Evaluation of Anti-Gastric Cancer Effect of the Sporoderm-Removed Ganoderma lucidum Spore Powder And Granules

Experimental Animal

(47) 1. Wild type AB strain zebrafishes, carried out in a natural paired mating reproduction mode. There were 330 zebrafishes in total, 30 in each experimental group, with the age of 2 days after fertilization (the 330 zebrafishes were used for evaluation of anti-lung adenocarcinoma effect of the sample).

(48) 2. Wild type AB strain zebrafishes, carried out in a natural paired mating reproduction mode. There were 480 zebrafishes in total, 30 in each experimental group, with the age of 2 days after fertilization (330 zebrafishes were used for evaluation of anti-lung adenocarcinoma effect of the sample, and 150 zebrafishes were used for a repeated experiment of the evaluation of anti-lung adenocarcinoma effect).

(49) 3. Wild type AB strain zebrafishes, carried out in a natural paired mating reproduction mode. There were 660 zebrafishes in total, 30 in each experimental group, with the age of 2 days after fertilization (330 zebrafishes were used for evaluation of anti-lymph cancer effect of the sample, and 330 zebrafishes were used for a repeated experiment of the evaluation of anti-lymph cancer effect of the sample).
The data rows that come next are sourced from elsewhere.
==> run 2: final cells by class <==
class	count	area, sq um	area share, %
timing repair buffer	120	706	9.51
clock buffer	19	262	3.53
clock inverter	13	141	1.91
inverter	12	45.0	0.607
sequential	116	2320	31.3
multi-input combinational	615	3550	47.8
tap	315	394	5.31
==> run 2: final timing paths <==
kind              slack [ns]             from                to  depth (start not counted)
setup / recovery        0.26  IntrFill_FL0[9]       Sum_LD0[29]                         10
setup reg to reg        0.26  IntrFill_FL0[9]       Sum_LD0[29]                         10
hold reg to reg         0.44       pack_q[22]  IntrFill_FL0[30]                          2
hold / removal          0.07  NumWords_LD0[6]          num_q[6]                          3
`src/rtl/divisor_secuencial_4b.sv`:
```
// -----------------------------------------------------------------------------
// divisor_secuencial_4b
//
// Sequential restoring divider. A start pulse latches an unsigned num/den pair.
// The divider then produces one quotient bit per clock for WIDTH clocks. A
// single-cycle done pulse reports quotient (result), remainder (rest) and the
// divide-by-zero flag.
//
// Ports
//   clk       in   1      system clock, rising edge
//   rst       in   1      synchronous, active-high reset
//   start     in   1      begin a division; accepted in IDLE or DONE only
//   num       in   WIDTH  dividend, unsigned
//   den       in   WIDTH  divisor, unsigned
//   busy      out  1      high while iterating (CALC state)
//   done      out  1      one-cycle pulse; result/rest/div_zero updated
//   result    out  WIDTH  quotient, held until next done
//   rest      out  WIDTH  remainder, held until next done
//   div_zero  out  1      den was 0 for the operation last reported
//
// Handshake: start is sampled on a clock edge. It is acted upon only when busy
// is low (IDLE or DONE). The outputs result/rest/div_zero are valid from the
// cycle where done=1 until the next done pulse or reset.
//
// Timing: start is sampled at edge k. busy is high after edges k..k+WIDTH-1.
// done is high after edge k+WIDTH. Latency does not depend on the data. A start
// arriving during the done cycle chains the next operation with no idle gap.
// -----------------------------------------------------------------------------
module divisor_secuencial_4b #(
  parameter int WIDTH = 4
) (
  input  logic             clk,
  input  logic             rst,
  input  logic             start,
  input  logic [WIDTH-1:0] num,
  input  logic [WIDTH-1:0] den,
  output logic             busy,
  output logic             done,
  output logic [WIDTH-1:0] result,
  output logic [WIDTH-1:0] rest,
  output logic             div_zero
);

  localparam int CW = $clog2(WIDTH) + 1;

  typedef enum logic [1:0] {
    IDLE = 2'd0,
    CALC = 2'd1,
    DONE = 2'd2
  } state_t;

  state_t state, state_nxt;

  logic [WIDTH-1:0] q;      // dividend shifting out, quotient shifting in
  logic [WIDTH-1:0] d;      // latched divisor
  logic [WIDTH:0]   r;      // partial remainder, one guard bit
  logic [CW-1:0]    cnt;    // iterations still to run

  logic [WIDTH:0]   t;
  logic             ge;
  logic [WIDTH:0]   r_nxt;
  logic [WIDTH-1:0] q_nxt;
  logic             last_iter;

  // One restoring step: shift the next dividend bit into the remainder.
  // Subtract the divisor when the remainder can take it.
  always_comb begin
    t     = {r[WIDTH-1:0], q[WIDTH-1]};
    ge    = (t >= {1'b0, d});
    r_nxt = ge ? (t - {1'b0, d}) : t;
    q_nxt = {q[WIDTH-2:0], ge};
  end

  assign last_iter = (cnt == CW'(1));

  // ---------------------------------------------------------------------------
  // FSM state register
  // ---------------------------------------------------------------------------
  always_ff @(posedge clk) begin
    if (rst) state <= IDLE;
    else     state <= state_nxt;
  end

  // ---------------------------------------------------------------------------
  // FSM next-state logic
  // ---------------------------------------------------------------------------
  always_comb begin
    state_nxt = state;
    case (state)
      IDLE:    if (start) state_nxt = CALC;
      CALC:    if (last_iter) state_nxt = DONE;
      DONE:    state_nxt = start ? CALC : IDLE;
      default: state_nxt = IDLE;
    endcase
  end

  assign busy = (state == CALC);
  assign done = (state == DONE);

  // ---------------------------------------------------------------------------
  // Datapath. The results are loaded on the final iteration, so they are
  // already valid in the cycle where done is high.
  // ---------------------------------------------------------------------------
  always_ff @(posedge clk) begin
    if (rst) begin
      q        <= '0;
      d        <= '0;
      r        <= '0;
      cnt      <= '0;
      result   <= '0;
      rest     <= '0;
      div_zero <= 1'b0;
    end else begin
      case (state)
        IDLE, DONE: begin
          if (start) begin
            q   <= num;
            d   <= den;
            r   <= '0;
            cnt <= CW'(WIDTH);
          end
        end
        CALC: begin
          q   <= q_nxt;
          r   <= r_nxt;
          cnt <= cnt - CW'(1);
          if (last_iter) begin
            result   <= q_nxt;
            rest     <= r_nxt[WIDTH-1:0];
            div_zero <= (d == '0);
          end
        end
        default: ;
      endcase
    end
  end

endmodule

```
(50) The zebrafishes were fed in fish-farming water (water quality: 200 mg of instant sea salt was added per 1 L reverse osmosis water, with a conductivity of 480-510 μS/cm; a pH of 6.9-7.2; and a hardness of 53.7-71.6 mg/L CaCO3) at 28° C., and the experimental animal use license number is: SYXK (Zhejiang) 2012-0171. The feeding management met the requirements of international AAALAC certification.

Experimental Drugs

(51) The sample was sporoderm-removed Ganoderma lucidum spore powder, which was brown powder with a lot number 16042301, was soluble in ultrapure water, was dry-stored at room temperature, and was available from Zhejiang Shouxiangu Pharmaceutical Co., Ltd. at May 10, 2016. It was formulated with ultrapure water immediately before use, and was ready for use.

(52) Vincristine sulfate, which was white powder of LOT #K1306055, purchased from Aladdin, and stored in a cool cabinet. Immediately before use, it was formulated with dimethyl sulfoxide (DMSO) into a 5 mM stock solution, and the final working solution had a DMSO concentration of 0.1%.

(53) Cis-platinum, which was yellow powder of LOT #K1520124, purchased from Aladdin, and stored in a cool cabinet. Immediately before use, it was formulated with dimethyl sulfoxide (DMSO) into a 50 mM stock solution, and the final working solution had a DMSO concentration of 0.1%.

Instruments and Reagents

(54) An electronic focusing continuously zoom fluorescence microscope (AZ100, Nikon); a dissecting microscope (SZX7, OLYMPUS, Japan); a camera attached to a microscope (TK-C1481EC); a precision electronic balance (CP214, Ohaus); a 6-well Plate (Nest Biotech); methylcellulose (Aladdin, Shanghai, China).

1. Concentration Groups

(55) TABLE-US-00002 Experimental group 1 model control group Experimental group 2 positive control drug of 50 μM cis-platinum Experimental group 3 sample of 28 μg/mL Experimental group 4 sample of 83 μg/mL Experimental group 5 sample of 250 μg/mL

2. Basis for Concentration Determination

(56) The MTC of each sample at 35° C. was 250 μg/mL; and according to the project scheme, the sample concentrations for antitumor evaluation were set as: 28 μg/mL ( 1/9 MTC), 83 μg/mL (⅓ MTC) and 250 μg/mL (MTC).

3. Model Establishment

(57) Human gastric cancer (SGC-7901) cells were labeled with a red fluorescent dye (CM-Dil), and transplanted into zebrafish yolk sacs by microinjection, with about 200 cells being transplanted per zebrafish, so as to establish a zebrafish human gastric cancer transplanted tumor model.

4. Experimental Method

4.1 Determination of Maximum Tolerated Concentration (MTC)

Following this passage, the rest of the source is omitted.